Some personal news: I finally got my first nihongo jouzu. My advice to others planning to visit Japan is to learn just enough of the language that people in bars will think you’re an amusing novelty and buy you drinks.
Fed up with the lousy weather, I decided it was time to ask for some divine intervention. Up in the mountains around Nagano, about an hour by bus, are the Five Shrines of Togakushi, a series of Shinto jinja connected by a hiking trail. The whole route takes 2-3 hours. If I’m being honest with myself, I wasn’t all that enthused about seeing Tokyo. I’m not a city slicker. This hike has been my favorite experience of the trip so far. For one, I finally got to see some changing autumn leaves that I chose this time of year for.

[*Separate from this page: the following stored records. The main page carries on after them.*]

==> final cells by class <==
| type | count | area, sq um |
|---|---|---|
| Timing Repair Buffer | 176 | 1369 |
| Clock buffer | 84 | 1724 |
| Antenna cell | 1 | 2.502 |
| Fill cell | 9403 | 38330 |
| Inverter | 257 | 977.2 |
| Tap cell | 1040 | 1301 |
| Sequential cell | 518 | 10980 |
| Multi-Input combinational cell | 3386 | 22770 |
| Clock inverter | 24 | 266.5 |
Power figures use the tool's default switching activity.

I wasn’t clear on if the pilgrimage was meant to start low and hike up or start at the top and descend. I chose the latter, as I’m guessing most others did based on the decreasing number of foreigners as I worked my way down. But the top shrine is the most grandiose, with a 20-minute hike just from the massive torii gate to the shrine itself, so I recommend those coming after me to start at Houkousha Shrine. But I began at Okusha Shrine, where I bought a luck pendant.
In preparation for my rapidly approaching midlife crisis I’ve become something of an amateur religious scholar. One brain-bending paradox you encounter early is that, much like how linguistics does not define “language,” religious studies has no satisfying definition of “religion.” Japanese Shinto/Buddhism is the (literal) textbook example of how Christian-oriented conceptions of religion as primarily faith-based are insufficient. Even the Japanese word for religion, 宗教(shuukyou), is a relatively recent neologism. The central principle of Shinto is that every object houses a spirit, and I sure watched a lot of people bow respectfully to a lot of inanimate objects today. I wondered if they really believed that what seems to be a mass-produced amulet could grant them luck, or if the shrine housed a god that would be happy if they said thank you on the way out. Then I wondered if, were I to ask them, would they even understand the question. It’s just what you do.
Well, it stopped raining, so my luck pendant must have worked. No one’s worth less for living in tract housing.